Виктория | страница 50
Оно и верно, что по молодости в крови такие бурные потоки бурлят, что сам черт их не распутает, куда уж ему, старику двадцатипятилетнему.
Тихон в последний момент взялся забесплатно отвезти Сориных на их же лошади, с уговором, что заберет ее себе, в Устянскую. Проезжали станицу понизу, вдоль речки, да и домов видно не было: сплошь мгла.
Вскоре снова выехали наверх, перед ними простиралось голубое поле, а справа, откуда-то из-под обрыва, выполз и поджимал дорогу старый Устинский лес, дубровник.
Тишина вокруг стояла такая, что хруст снега под копытами лошади, толстоногой белобрысой водовозки, разлетался на десять верст вокруг, ударялся о стену леса, то чернеющего поодаль, то набрасывающегося на процессию всеми своими костлявостями, возвращался с примесью других звуков: лесных, вспархивающих, трескучих. Но все равно, это была мертвая бездонная тишина. И никакой шорох не нарушал этой тишины.
Скоро глаза начали уставать от темноты, надоело бесцельно приглядываться, стараясь различить, не стоит ли в кустах лихой человек, не бежит ли наперерез по полю матерый волк.
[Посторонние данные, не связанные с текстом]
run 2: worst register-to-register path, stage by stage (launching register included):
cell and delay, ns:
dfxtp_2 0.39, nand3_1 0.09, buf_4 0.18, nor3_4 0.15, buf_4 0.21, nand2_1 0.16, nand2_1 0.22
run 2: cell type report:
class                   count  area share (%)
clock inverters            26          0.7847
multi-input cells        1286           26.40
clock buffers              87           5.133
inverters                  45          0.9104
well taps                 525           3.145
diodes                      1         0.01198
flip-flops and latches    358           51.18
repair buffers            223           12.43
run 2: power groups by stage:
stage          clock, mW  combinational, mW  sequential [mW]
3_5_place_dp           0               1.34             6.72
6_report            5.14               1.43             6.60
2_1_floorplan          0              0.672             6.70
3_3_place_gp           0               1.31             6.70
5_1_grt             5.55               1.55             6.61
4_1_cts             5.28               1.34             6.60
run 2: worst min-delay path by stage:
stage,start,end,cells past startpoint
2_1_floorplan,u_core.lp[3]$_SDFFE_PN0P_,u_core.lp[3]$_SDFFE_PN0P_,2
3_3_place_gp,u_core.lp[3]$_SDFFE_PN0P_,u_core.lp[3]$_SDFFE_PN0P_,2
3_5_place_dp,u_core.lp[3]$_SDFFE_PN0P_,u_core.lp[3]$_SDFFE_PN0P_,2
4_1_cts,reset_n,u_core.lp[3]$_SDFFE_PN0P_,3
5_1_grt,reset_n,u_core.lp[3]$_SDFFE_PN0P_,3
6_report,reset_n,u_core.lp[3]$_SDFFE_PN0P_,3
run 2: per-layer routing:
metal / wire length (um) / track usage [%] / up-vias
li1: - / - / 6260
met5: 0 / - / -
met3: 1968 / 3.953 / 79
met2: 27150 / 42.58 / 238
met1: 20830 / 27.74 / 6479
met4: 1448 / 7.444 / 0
==> src/rtl/vga_timing_gen.sv <==
`default_nettype none
// ============================================================================
// Module      : vga_timing_gen
// Description : Parametrised raster timing generator with programmable sync
//               polarity, enable/stall, line/frame strobes and frame counter.
// Revision    : 1.0 - initial release
// ============================================================================
module vga_timing_gen #(
    parameter int H_VISIBLE  = 640,
    parameter int H_FRONT    = 16,
    parameter int H_SYNC     = 96,
    parameter int H_BACK     = 48,
    parameter int V_VISIBLE  = 480,
    parameter int V_FRONT    = 10,
    parameter int V_SYNC     = 2,
    parameter int V_BACK     = 33,
    parameter int H_SYNC_POL = 0,
    parameter int V_SYNC_POL = 0,
    parameter int PIPE_DELAY = 1,
    parameter int COORD_W    = 10,
    parameter int FCOUNT_W   = 8
) (
    input  logic                vga_clock,
    input  logic                vga_reset_n,
    input  logic                enable,
    output logic [COORD_W-1:0]  vga_col,
    output logic [COORD_W-1:0]  vga_row,
    output logic                vga_valid,
    output logic                h_sync,
    output logic                v_sync,
    output logic                line_start,
    output logic                frame_start,
    output logic [FCOUNT_W-1:0] frame_count
);

    localparam int H_TOTAL = H_VISIBLE + H_FRONT + H_SYNC + H_BACK;
    localparam int V_TOTAL = V_VISIBLE + V_FRONT + V_SYNC + V_BACK;

    generate
        if (H_VISIBLE <= 0 || H_FRONT <= 0 || H_SYNC <= 0 || H_BACK <= 0 ||
            V_VISIBLE <= 0 || V_FRONT <= 0 || V_SYNC <= 0 || V_BACK <= 0) begin : g_bad_field
            $error("vga_timing_gen: every timing field must be non-zero");
        end
        if (PIPE_DELAY < 1 || PIPE_DELAY > 8) begin : g_bad_delay
            $error("vga_timing_gen: PIPE_DELAY must be in 1..8");
        end
        if (((H_TOTAL - 1) >> COORD_W) != 0 || ((V_TOTAL - 1) >> COORD_W) != 0) begin : g_bad_width
            $error("vga_timing_gen: COORD_W too narrow for H_TOTAL/V_TOTAL");
        end
    endgenerate

    localparam logic [COORD_W-1:0] H_LAST   = COORD_W'(H_TOTAL - 1);
    localparam logic [COORD_W-1:0] V_LAST   = COORD_W'(V_TOTAL - 1);
    localparam logic [COORD_W-1:0] H_VIS    = COORD_W'(H_VISIBLE);
    localparam logic [COORD_W-1:0] V_VIS    = COORD_W'(V_VISIBLE);
    localparam logic [COORD_W-1:0] HS_START = COORD_W'(H_VISIBLE + H_FRONT);
    localparam logic [COORD_W-1:0] HS_END   = COORD_W'(H_VISIBLE + H_FRONT + H_SYNC);
    localparam logic [COORD_W-1:0] VS_START = COORD_W'(V_VISIBLE + V_FRONT);
    localparam logic [COORD_W-1:0] VS_END   = COORD_W'(V_VISIBLE + V_FRONT + V_SYNC);
    localparam logic               HS_ON    = (H_SYNC_POL != 0);
    localparam logic               VS_ON    = (V_SYNC_POL != 0);

    // Flag bundle order: {frame_start, line_start, v_sync, h_sync, valid}
    localparam logic [4:0]         FLAGS_IDLE = {1'b0, 1'b0, ~VS_ON, ~HS_ON, 1'b0};

    logic [COORD_W-1:0]  col;
    logic [COORD_W-1:0]  row;
    logic [FCOUNT_W-1:0] fcount;
    logic [4:0]          decode;
    logic                hs_act;
    logic                vs_act;
    logic [4:0]          pipe [PIPE_DELAY];

    always_ff @(posedge vga_clock or negedge vga_reset_n) begin
        if (!vga_reset_n) begin
            col    <= '0;
            row    <= '0;
            fcount <= '0;
        end else if (enable) begin
            if (col == H_LAST) begin
                col <= '0;
                if (row == V_LAST) begin
                    row    <= '0;
                    fcount <= fcount + FCOUNT_W'(1);
                end else begin
                    row <= row + COORD_W'(1);
                end
            end else begin
                col <= col + COORD_W'(1);
            end
        end
    end

    always_comb begin
        hs_act = (col >= HS_START) && (col < HS_END);
        vs_act = (row >= VS_START) && (row < VS_END);
        decode = {(col == '0) && (row == '0),
                  (col == '0),
                  vs_act ? VS_ON : ~VS_ON,
                  hs_act ? HS_ON : ~HS_ON,
                  (col < H_VIS) && (row < V_VIS)};
    end

    // Delay line aligns the flags with the renderer's pixel latency.
    always_ff @(posedge vga_clock or negedge vga_reset_n) begin
        if (!vga_reset_n) begin
            for (int i = 0; i < PIPE_DELAY; i++) begin
                pipe[i] <= FLAGS_IDLE;
            end
        end else if (enable) begin
            pipe[0] <= decode;
            for (int i = 1; i < PIPE_DELAY; i++) begin
                pipe[i] <= pipe[i-1];
            end
        end
    end

    assign vga_col     = col;
    assign vga_row     = row;
    assign frame_count = fcount;
    assign frame_start = pipe[PIPE_DELAY-1][4];
    assign line_start  = pipe[PIPE_DELAY-1][3];
    assign v_sync      = pipe[PIPE_DELAY-1][2];
    assign h_sync      = pipe[PIPE_DELAY-1][1];
    assign vga_valid   = pipe[PIPE_DELAY-1][0];

endmodule
`default_nettype wire

==> config.mk <==
export PLATFORM = sky130hd
export DESIGN_NAME = vga_timing_gen
export DESIGN_NICKNAME = d
export VERILOG_FILES = /design/src/rtl/vga_timing_gen.sv
export SDC_FILE = /design/constraint.sdc
export NUM_CORES = 1
export LEC_CHECK = 0
export CAP_MARGIN = 20
export CORE_AREA = 10 10 80 68
export DETAILED_ROUTE_END_ITERATION = 7
export DIE_AREA = 0 0 90 78
export PLACE_DENSITY = 0.73
export SLEW_MARGIN = 20
export SYNTH_ARGS = -nofsm -noshare
export SYNTH_HDL_FRONTEND = slang
export SYNTH_SLANG_ARGS = --single-unit
export TNS_END_PERCENT = 5
==> constraint.sdc <==
create_clock -name vga_clock -period 2.2 [get_ports vga_clock]
set_clock_uncertainty 0.1 [all_clocks]
set_input_delay 0.22 -clock vga_clock [delete_from_list [all_inputs] [get_ports vga_clock]]
set_output_delay 0.22 -clock vga_clock [all_outputs]
set_load 0.01 [all_outputs]
Yosys cells after proc, flatten, opt, wreduce, memory -nomap -nowiden
Index checks and enable logic that the tools add are counted.
- output and inout bits: 33
- bits in registers: 33
- word-level logic and storage cells: 27
- input bits: 3
- $lt $le $gt $ge: 6
- multiplexer cells: 4
- add/sub/neg operators: 3
- eq/ne operators: 2
- reductions and logical operators: 8
- operators with widths (kind ; number):
    $add 10x1->10 const B ; 2
    $eq 10x10->1 const B ; 2
    $logic_not 10->1 ; 2
    $lt 10x10->1 const B ; 2
    $lt 10x9->1 const B ; 2
    $mux 10 ; 2
    $ge 10x10->1 const B ; 1
    $ge 10x9->1 const B ; 1
    $add 8x1->8 const B ; 1
    $logic_and 1x1->1 ; 4
    $reduce_and 3->1 ; 1
    $mux 1 ; 2
    $reduce_and 2->1 ; 1

Longest topological paths before layout
- word-level depth: 3
- gate-level depth with buffers: 7
- mapped depth without buffers: 6

Least setup slack after synthesis
No wires, ideal clock.
- path type: register -> register
- start point: register row[0] (netlist: vga_row[0])
- end point: register row[0] (netlist: vga_row[0])
- path buffers: 1
- path slack: -0.111 ns
- clock period less this slack: 2.311 ns
- cell stages (with the launch flop): 8
- data required time: 1.975 ns
- arrival: 2.086 ns
- path through: dfrtp_1 > inv_1 > ha_1 > or3b_2 > nor4_1 > clkbuf_1 > a31oi_1 > mux2_2
- word-level cells in the longest chain between the ends: 2
- ends and longest elaborated chain (what ; RTL line ; source):
    start: declaration ; 67 ; logic [COORD_W-1:0] row;
    start signal: assignment ; 86 ; row <= row + COORD_W'(1);
    $add 10x1->10 / $eq 10x10->1 (equally long branches) ; 86, 82 ;
    $mux 10 (*) ; 82 ; if (row == V_LAST) begin
Every way passes the cells marked *; elsewhere a longest branch is shown, timed or not.
A chain may end at the register's enable or synchronous reset.

Worst setup path after layout
- start point: register col[7] (netlist: vga_col[7])
- end point: register row[3] (netlist: vga_row[3])
- word-level cells in the longest chain between the ends: 2
- ends and longest elaborated chain (what ; RTL line ; source):
    start: declaration ; 66 ; logic [COORD_W-1:0] col;
    start signal: assignment ; 89 ; col <= col + COORD_W'(1);
    $eq 10x10->1 ; 80 ; if (col == H_LAST) begin
    $reduce_and 2->1 (no line) ; n/a ;
No other way between the ends.

==> results.sh <==
export IMPL_drv_cap=0
export IMPL_synth_xor_area_share_pct=9.90
export IMPL_critPathMaxFanout=5
export IMPL_critPathCaptureType="flip-flop"
export IMPL_synth_top_family_by_area="simple AND/OR/NAND/NOR gates"
export IMPL_final_max_slew_viol_count=0
export IMPL_root_buffer="clkbuf_8"
export IMPL_io_pins=36
export IMPL_wl_um=3990
export IMPL_finalNetCount=233
export IMPL_slew_headroom_pct=68.6
export IMPL_cp_slowest_cell="or4_4"
export IMPL_worst_setup_path_type="flip-flop to flip-flop"
export IMPL_globalplace_congestion=0.815
export IMPL_drcViolationCount=0
export IMPL_synthesis_area_um2=1680
export IMPL_p_per_area_nw_per_um2=696
export IMPL_n_fill_cell=356
export IMPL_wl_per_cell_um=14.1
export IMPL_vias=1439
export IMPL_synth_top_cell_by_area="dfrtp_1"
export IMPL_gr_usage_met2_pct=17.6
export IMPL_ys_seq_elements=33
export IMPL_dieArea_um2=7020
export IMPL_tightest_slew_ns=0.467
export IMPL_crit_top_cell="or3_1"
export IMPL_grt_pass1_wl_um=6840
export IMPL_grt_overflow=0
export IMPL_syn_nets=176
export IMPL_grt_max_degree=34
export IMPL_ys_async_sr_fraction_pct=100
export IMPL_clk_latency_ns=0.28
export IMPL_rows=21
export IMPL_grt_pass1_vias=1425
export IMPL_die_y_um=78
export IMPL_clk_pin_slew_worst_paths_ns=0.07
export IMPL_synthTopCellsByCount="dfrtp_1 (31), xnor2_1 (16), nand2_1 (14), nand3_1 (12), nor2_1 (11)"
export IMPL_worstPathArrival_ns=2.22
export IMPL_met1_usage_pct=14.9
export IMPL_hpwl_um=2910
export IMPL_initial_core_util_pct=42.4
export IMPL_synth_mux_area_share_pct=2.60
export IMPL_drt_initial_drc_count=101
export IMPL_synth_area_per_cell_um2=10.1
export IMPL_synth_area_leaders="dfrtp_1 (46%), xnor2_1 (8.3%), ha_1 (4.5%), nand4_1 (3.7%), nand3_1 (3.6%)"
export IMPL_antenna_found_initial=0
export IMPL_worstPathCellList="or3_1 > or4_4 > or3_1 > a21boi_1"
export IMPL_yosysTopAreaCellShare_pct=46.1
export IMPL_first_pass_iters=5
export IMPL_ir_drop_v=0.000430
export IMPL_portBuffers=35
export IMPL_worst_slack_ns=0.0937
export IMPL_netlist_instances=167
export IMPL_hp_class="input port to asynchronous set/reset pin"
export IMPL_ys_types=32
export IMPL_syn_to_final_growth_pct=39.2
export IMPL_ctsHtreeMaxLevel=2
export IMPL_layout_drive_gt1_share_pct=16.0
export IMPL_cts_hold_fix_buffers=0
export IMPL_setup_tns_ns=0
export IMPL_yosys_area_share_simple_pct=23.8
export IMPL_period_share_pct=95.7
export IMPL_rsz0062_at_grt="no"
export IMPL_yosysWarningCount=0
export IMPL_fmax_mhz=475
export IMPL_die_x_um=90
export IMPL_top_usage_layer="met2"
export IMPL_leakagePower_nw=1.00
export IMPL_start_kind="flip-flop"
export IMPL_clkSinkCount=33
export IMPL_cts_made_buffers=5
export IMPL_synthAdderAreaFrac_pct=4.46
export IMPL_track_usage_pct=11.6
export IMPL_cts_tree="built"
export IMPL_met3_usage_pct=3.46
export IMPL_synth_edf_count=0
export IMPL_regArea_um2=828
export IMPL_yosysMostFrequentCell="dfrtp_1"
export IMPL_finalSetupViolCount=0
export IMPL_via_per_inst=5.10
export IMPL_diodes=0
export IMPL_ant_nets=0
export IMPL_cts_max_path_buffers=2
export IMPL_preCtsSetupSlack_ns=-0.0143
export IMPL_finalHoldViolCount=0
export IMPL_status="completed"
export IMPL_multiInputGateArea_um2=817
export IMPL_cpPeakStageDelay_ns=0.60
export IMPL_ys_flop_type="dfrtp_1"
export IMPL_synth_seq_area_share_pct=49.3
export IMPL_required_ns=2.31
export IMPL_fin_crit_ns=2.11
export IMPL_core_area_um2=3970
export IMPL_synth_compound_gate_area_share_pct=6.92
export IMPL_final_core_util_pct=59.0
[cell type report]
type / count / area share [%]
clock inverters: 1 / 0.214
well taps: 57 / 3.05
multi-input cells: 123 / 34.9
repair buffers: 55 / 21.4
flip-flops and latches: 33 / 35.4
clock buffers: 7 / 4.12
inverters: 6 / 0.962
[report_power, final]
group	switching, mW	total (mW)	internal, mW
Combinational	0.202	0.408	0.206
Sequential	0.0575	0.719	0.661
Clock	0.220	0.503	0.283
[kinds of logic (layout without fill, tap and decap cells)]
logic type,count (synthesis),after routing
and+or+nand+nor,76,76
DFF,33,33
xor gates and xnor gates,19,19
AOI/OAI and AO/OA,18,18
buffers and inverters,11,69
adders and majority gates,6,6
muxes,4,4
[stage by stage]
stage          power (mW)  hold WS (ns)  instances  area, um^2
2_1_floorplan       0.928        -0.176        167        1690
3_3_place_gp         1.14         0.361        273        2220
6_report             1.63         0.230        282        2340
5_1_grt              1.72         0.266        282        2340
4_1_cts              1.64         0.244        281        2330
3_5_place_dp         1.14         0.367        273        2220
[worst max-delay path: cells and delay by family, from the launching register on]
| family | cells | cell delay [ns] |
|---|---|---|
| AND/OR/NAND/NOR | 3 | 1.42 |
| AO/OA/AOI/OAI | 1 | 0.14 |
| flip-flops | 1 | 0.38 |
[cells in the final DEF, fill, tap and decap left out, drive strengths merged]
cell,n
clkbuf,7
mux2,3
a22o,2
xor2,3
a21o,1
o21ai,7
inv,6
nor3,6
a32o,1
dfrtp,31
nand2b,1
nand2,14
xnor2,16
o41ai,1
and4,1
or4,1
nand4,10
buf,20
dfstp,2
clkdlybuf4s50,35
a31oi,1
a21oi,3
or3b,1
and3,7
ha,6
nand3,12
a211o,1
or3,4
a21boi,1
nor4,8
clkinv,1
mux2i,1
nor2,11
[flip-flops by register name, indices dropped and copies added, names as in the netlist]
| signal | flops |
|---|---|
| pipe | 5 |
| frame_count | 8 |
| vga_row | 10 |
| vga_col | 10 |
[per-layer routing]
| layer | vias to the layer above | wire length (um) | part of all wire (%) |
|---|---|---|---|
| met3 | 7 | 247 | 6.2 |
| met2 | 45 | 1790 | 45 |
| met4 | 0 | 62 | 1.6 |
| met1 | 679 | 1890 | 47 |
| met5 | - | 0 | 0 |
| li1 | 708 | - | - |
[path summary, 6_finish.rpt]
path | depth (start not counted) | endpoint | slack [ns] | startpoint
hold / removal | 2 | vga_row[6] | 0.23 | vga_reset_n
hold reg to reg | 1 | frame_count[7] | 0.37 | frame_count[7]
setup reg to reg | 4 | vga_row[3] | 0.09 | vga_col[7]
min in group vga_clock | 1 | frame_count[7] | 0.37 | frame_count[7]
max in group asynchronous | 2 | pipe[1] | 1.44 | vga_reset_n
setup / recovery | 4 | vga_row[3] | 0.09 | vga_col[7]
[timing repair]
item	in CTS	in global routing
setup buffers	0	1
pin swaps	0	1
hold endpoints to repair	0	0
endpoints found under the setup margin	1	4
gates resized for setup	1	0
Note: power is estimated with default switching activity, not from simulation.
Вика перевязала платок, накинула на бабку Матрену шкуру повыше, под самый подбородок. Все молчали, Матрена Захаровна сопела по-стариковски. Вика покачивалась, рассматривала белую Луну, сверкающие редкие снежинки, словно пыль в солнечный день, освещенные ярким светом, горящие изнутри. Кое-где на склонах оврагов снег совсем сошел, оголил землю, проталины пугали ее своими причудливыми, неожиданно-одушевленными формами. Заледеневшая прошлогодняя полынь, багульник, высокий тростниковый камыш в канавках — все это звенело, мертво покачиваясь на ветру. Впрочем, ветра не было, только поземка, да и то теплая, весенняя. Чувствовалось, что весна не за горами — в воздухе даже ночью плавали волны, ручейки, струи тепла, целые пласты теплого дыхания, и Вика думала, что этот воздух, этот объем ласкового тепла пришел к ним на Кубань из далеких южных стран, например, из Африки или из Индии, она воображала себе диковинных папуасов, высокие голые стволы тропических пальм и замутненные коричневые воды Нила.
Странно, но о Плахове она больше не грустила, проверила себя «на физкультуршу», сердце не разорвалось от ревности, как это частенько случалось там, дома. Она припомнила, как на днях дала списать Юрке контрольную по математике, и как он улыбнулся ей, а у нее совсем по-новому, совсем как-то умиротворенно и мягко екнуло сердечко. Ей тогда мгновенно захотелось сладко зареветь, но она только прыснула в ответ на его благодарность, отмахнулась.